If a line in the records below contains "penable", copy that line.

═════ The records ═════

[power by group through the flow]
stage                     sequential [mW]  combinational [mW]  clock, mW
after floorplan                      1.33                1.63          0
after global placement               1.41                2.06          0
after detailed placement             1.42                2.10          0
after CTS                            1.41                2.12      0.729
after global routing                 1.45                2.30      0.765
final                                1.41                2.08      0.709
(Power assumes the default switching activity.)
**config.mk**
```make
export PLATFORM = sky130hd
export DESIGN_NAME = srt_top
export DESIGN_NICKNAME = d
export VERILOG_FILES = /design/src/rtl/srt_pkg.sv /design/src/rtl/srt_top.sv
export SDC_FILE = /design/constraint.sdc
export NUM_CORES = 1
export LEC_CHECK = 0
export BUFFER_PORTS_ARGS = -buffer_cell sky130_fd_sc_hd__buf_2
export CORE_UTILIZATION = 57
export CTS_BUF_LIST = sky130_fd_sc_hd__clkbuf_4 sky130_fd_sc_hd__clkbuf_8
export CTS_CLUSTER_DIAMETER = 100
export DETAILED_ROUTE_END_ITERATION = 8
export GPL_ROUTABILITY_DRIVEN = 0
export PLACE_DENSITY = 0.83
export SYNTH_ARGS = -nofsm -noshare
export SYNTH_HDL_FRONTEND = slang
export SYNTH_SLANG_ARGS = --single-unit
```
**constraint.sdc**
```tcl
create_clock -name clk -period 3.25 [get_ports clk]
set_clock_uncertainty 0.15 [all_clocks]
set_input_delay 0.65 -clock clk [delete_from_list [all_inputs] [get_ports clk]]
set_output_delay 0.65 -clock clk [all_outputs]
set_load 0.01 [all_outputs]
```
**src/rtl/srt_pkg.sv**
```systemverilog
// constants for the region configuration and step timing block
package srt_pkg;
   localparam int unsigned    ADDR_W          = 12;
   localparam int unsigned    DATA_W          = 32;
   localparam int unsigned    NUM_REGIONS     = 4;
   localparam int unsigned    CNT_W           = 8;
   // register map
   localparam logic [11:0]    OFS_STATUS      = 12'h000;
   localparam logic [11:0]    OFS_REGION_BASE = 12'h004;
   localparam logic [11:0]    OFS_REGION_STEP = 12'h010;
   localparam logic [31:0]    REGION_RESET    = 32'h00000000;
   // fields of the region configuration word
   localparam int unsigned    VARIANT_LSB     = 12;
   localparam int unsigned    VARIANT_W       = 3;
   localparam int unsigned    RUNLEN_BIT      = 10;
   localparam logic [31:0]    REGION_WMASK    = 32'h000077F7;
   // variant codes
   localparam logic [2:0]     VARIANT_SHA1    = 3'h0;
   localparam logic [2:0]     VARIANT_SHA256  = 3'h1;
   localparam logic [2:0]     VARIANT_SHA224  = 3'h4;
   // cycles per processing step
   localparam logic [7:0]     SHA1_SHORT      = 8'd85;
   localparam logic [7:0]     SHA1_LONG       = 8'd209;
   localparam logic [7:0]     SHA2_SHORT      = 8'd72;
   localparam logic [7:0]     SHA2_LONG       = 8'd194;
   // status fields
   localparam int unsigned    ST_BUSY_BIT     = 0;
   localparam int unsigned    ST_ERR_BIT      = 1;
   localparam int unsigned    ST_REGION_LSB   = 4;
   localparam int unsigned    ST_VARIANT_LSB  = 8;
   localparam int unsigned    ST_COUNT_LSB    = 16;

   typedef enum logic [1:0] {
      SRT_IDLE = 2'b01,
      SRT_RUN  = 2'b10
   } srt_state_t;
endpackage : srt_pkg

```
**src/rtl/srt_top.sv**
```systemverilog
// region configuration words and per-step runtime timer for the integrity checker
// How it works
// - variant code 0 is SHA-1, 1 is SHA-256, 4 is SHA-224; others reserved.
// - every variant has a short and a long step, picked by one region bit.
// - runtime select 0 gives the shortest step for the chosen variant.
// - runtime select 1 gives the longest step for the chosen variant.
// - SHA-1 steps take 85 or 209 cycles; SHA-224/256 take 72 or 194.
`timescale 1ns/1ps
module srt_top #(
   parameter int unsigned NUM_REGIONS = srt_pkg::NUM_REGIONS
) (
   input  wire logic                                clk,
   input  wire logic                                sys_rst,
   input  wire logic                                psel,
   input  wire logic                                penable,
   input  wire logic                                pwrite,
   input  wire logic [srt_pkg::ADDR_W-1:0]          paddr,
   input  wire logic [srt_pkg::DATA_W-1:0]          pwdata,
   output logic      [srt_pkg::DATA_W-1:0]          prdata,
   output logic                                     pready,
   output logic                                     pslverr,
   input  wire logic                                step_start,
   input  wire logic [$clog2(NUM_REGIONS)-1:0]      step_region,
   output logic                                     step_busy,
   output logic                                     step_done,
   output logic                                     step_err,
   output logic      [2:0]                          step_variant
);
   localparam int unsigned RW = $clog2(NUM_REGIONS);

   logic [31:0]              region_q [NUM_REGIONS];
   logic [31:0]              prdata_q;
   srt_pkg::srt_state_t      state_q;
   logic [7:0]               count_q;
   logic [RW-1:0]            cur_region_q;
   logic [2:0]               cur_variant_q;
   logic                     done_q;
   logic                     err_q;
   logic                     err_sticky_q;

   // address decode
   wire logic [11:0]         rel_addr   = paddr - srt_pkg::OFS_REGION_BASE;
   wire logic [RW-1:0]       reg_index  = rel_addr[4 +: RW];
   wire logic                hit_status = (paddr == srt_pkg::OFS_STATUS);
   wire logic                hit_region = (paddr >= srt_pkg::OFS_REGION_BASE) &&
                                          (rel_addr[3:0] == 4'h0) &&
                                          (rel_addr[11:4] < 8'(NUM_REGIONS));
   wire logic                mapped     = hit_status || hit_region;
   wire logic                setup      = psel && !penable;
   wire logic                wr_access  = psel && penable && pwrite && hit_region;

   // one write enable per region word
   logic [NUM_REGIONS-1:0]   region_we;

   for (genvar g = 0; g < int'(NUM_REGIONS); g++) begin : g_region_we
      assign region_we[g] = wr_access && (reg_index == RW'(g));
   end

   // selected region's fields
   wire logic [31:0]         sel_word   = region_q[step_region];
   wire logic [2:0]          sel_var    = sel_word[srt_pkg::VARIANT_LSB +: srt_pkg::VARIANT_W];
   wire logic                sel_long   = sel_word[srt_pkg::RUNLEN_BIT];

   // variant decode
   wire logic                var_sha1   = (sel_var == srt_pkg::VARIANT_SHA1);
   wire logic                var_sha256 = (sel_var == srt_pkg::VARIANT_SHA256);
   wire logic                var_sha224 = (sel_var == srt_pkg::VARIANT_SHA224);
   wire logic                var_sha2   = var_sha256 || var_sha224;
   wire logic                var_ok     = var_sha1 || var_sha2;

   // short/long per variant 0 picks shortest 1 longest
   wire logic [7:0]          sha1_len   = sel_long ? srt_pkg::SHA1_LONG
                                                   : srt_pkg::SHA1_SHORT;
   wire logic [7:0]          sha2_len   = sel_long ? srt_pkg::SHA2_LONG
                                                   : srt_pkg::SHA2_SHORT;

   // reserved codes never launch, so their length is a don't-care
   wire logic [7:0]          step_len   = var_sha1 ? sha1_len : sha2_len;

   // step handshake
   wire logic                idle       = (state_q == srt_pkg::SRT_IDLE);
   wire logic                launch     = idle && step_start && var_ok;
   wire logic                reject     = idle && step_start && !var_ok;

   // status fields
   wire logic                st_busy    = !idle;
   wire logic                st_err     = err_sticky_q;
   wire logic [1:0]          st_region  = 2'(cur_region_q);
   wire logic [2:0]          st_variant = cur_variant_q;
   wire logic [7:0]          st_count   = count_q;

   wire logic [31:0]         status_word = {8'h00,
                                            st_count,
                                            5'h00,
                                            st_variant,
                                            2'h0,
                                            st_region,
                                            2'h0,
                                            st_err,
                                            st_busy};

   // read mux; unmapped reads return zero
   wire logic [31:0]         rd_mux     = hit_status ? status_word :
                                          hit_region ? region_q[reg_index] : 32'h00000000;

   // no wait states: every access phase completes in one cycle
   assign pready       = 1'b1;
   assign pslverr      = psel && penable && !mapped;
   assign prdata       = prdata_q;

   // step outputs
   assign step_busy    = !idle;
   assign step_done    = done_q;
   assign step_err     = err_q;
   assign step_variant = cur_variant_q;

   // region words; reserved bits never stored
   always_ff @(posedge clk) begin
      for (int i = 0; i < int'(NUM_REGIONS); i++) begin
         if (sys_rst) begin
            region_q[i] <= srt_pkg::REGION_RESET;
         end else if (region_we[i]) begin
            region_q[i] <= pwdata & srt_pkg::REGION_WMASK;
         end
      end
   end

   // a write to the running region does not disturb the step in flight:
   // variant and count are latched at launch

   // read data captured in setup so it is stable for the whole access
   always_ff @(posedge clk) begin
      if (sys_rst) begin
         prdata_q <= 32'h00000000;
      end else if (setup && !pwrite) begin
         prdata_q <= rd_mux;
      end
   end


   // step timer; word is sampled at launch, later writes affect only next step
   // count runs down to zero so the busy window is exactly the step length
   always_ff @(posedge clk) begin
      if (sys_rst) begin
         state_q       <= srt_pkg::SRT_IDLE;
         count_q       <= 8'h00;
         cur_region_q  <= '0;
         cur_variant_q <= 3'h0;
         done_q        <= 1'b0;
         err_q         <= 1'b0;
      end else begin
         done_q <= 1'b0;
         err_q  <= reject;
         case (state_q)
            srt_pkg::SRT_IDLE: begin
               if (launch) begin
                  state_q       <= srt_pkg::SRT_RUN;
                  count_q       <= step_len - 8'h01;
                  cur_region_q  <= step_region;
                  cur_variant_q <= sel_var;
               end
            end
            srt_pkg::SRT_RUN: begin
               if (count_q == 8'h00) begin
                  state_q <= srt_pkg::SRT_IDLE;
                  done_q  <= 1'b1;
               end else begin
                  count_q <= count_q - 8'h01;
               end
            end
            default: begin
               state_q <= srt_pkg::SRT_IDLE;
            end
         endcase
      end
   end


   // sticky error; a new reject wins over a same-cycle clear
   // so software never loses a refusal that lands with its clear
   wire logic err_clr = psel && penable && pwrite && hit_status && pwdata[srt_pkg::ST_ERR_BIT];
   always_ff @(posedge clk) begin
      if (sys_rst) begin
         err_sticky_q <= 1'b0;
      end else if (reject) begin
         err_sticky_q <= 1'b1;
      end else if (err_clr) begin
         err_sticky_q <= 1'b0;
      end
   end
endmodule : srt_top

```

═════

Reply to the task:
   input  wire logic                                penable,
   wire logic                setup      = psel && !penable;
   wire logic                wr_access  = psel && penable && pwrite && hit_region;
   assign pslverr      = psel && penable && !mapped;
   wire logic err_clr = psel && penable && pwrite && hit_status && pwdata[srt_pkg::ST_ERR_BIT];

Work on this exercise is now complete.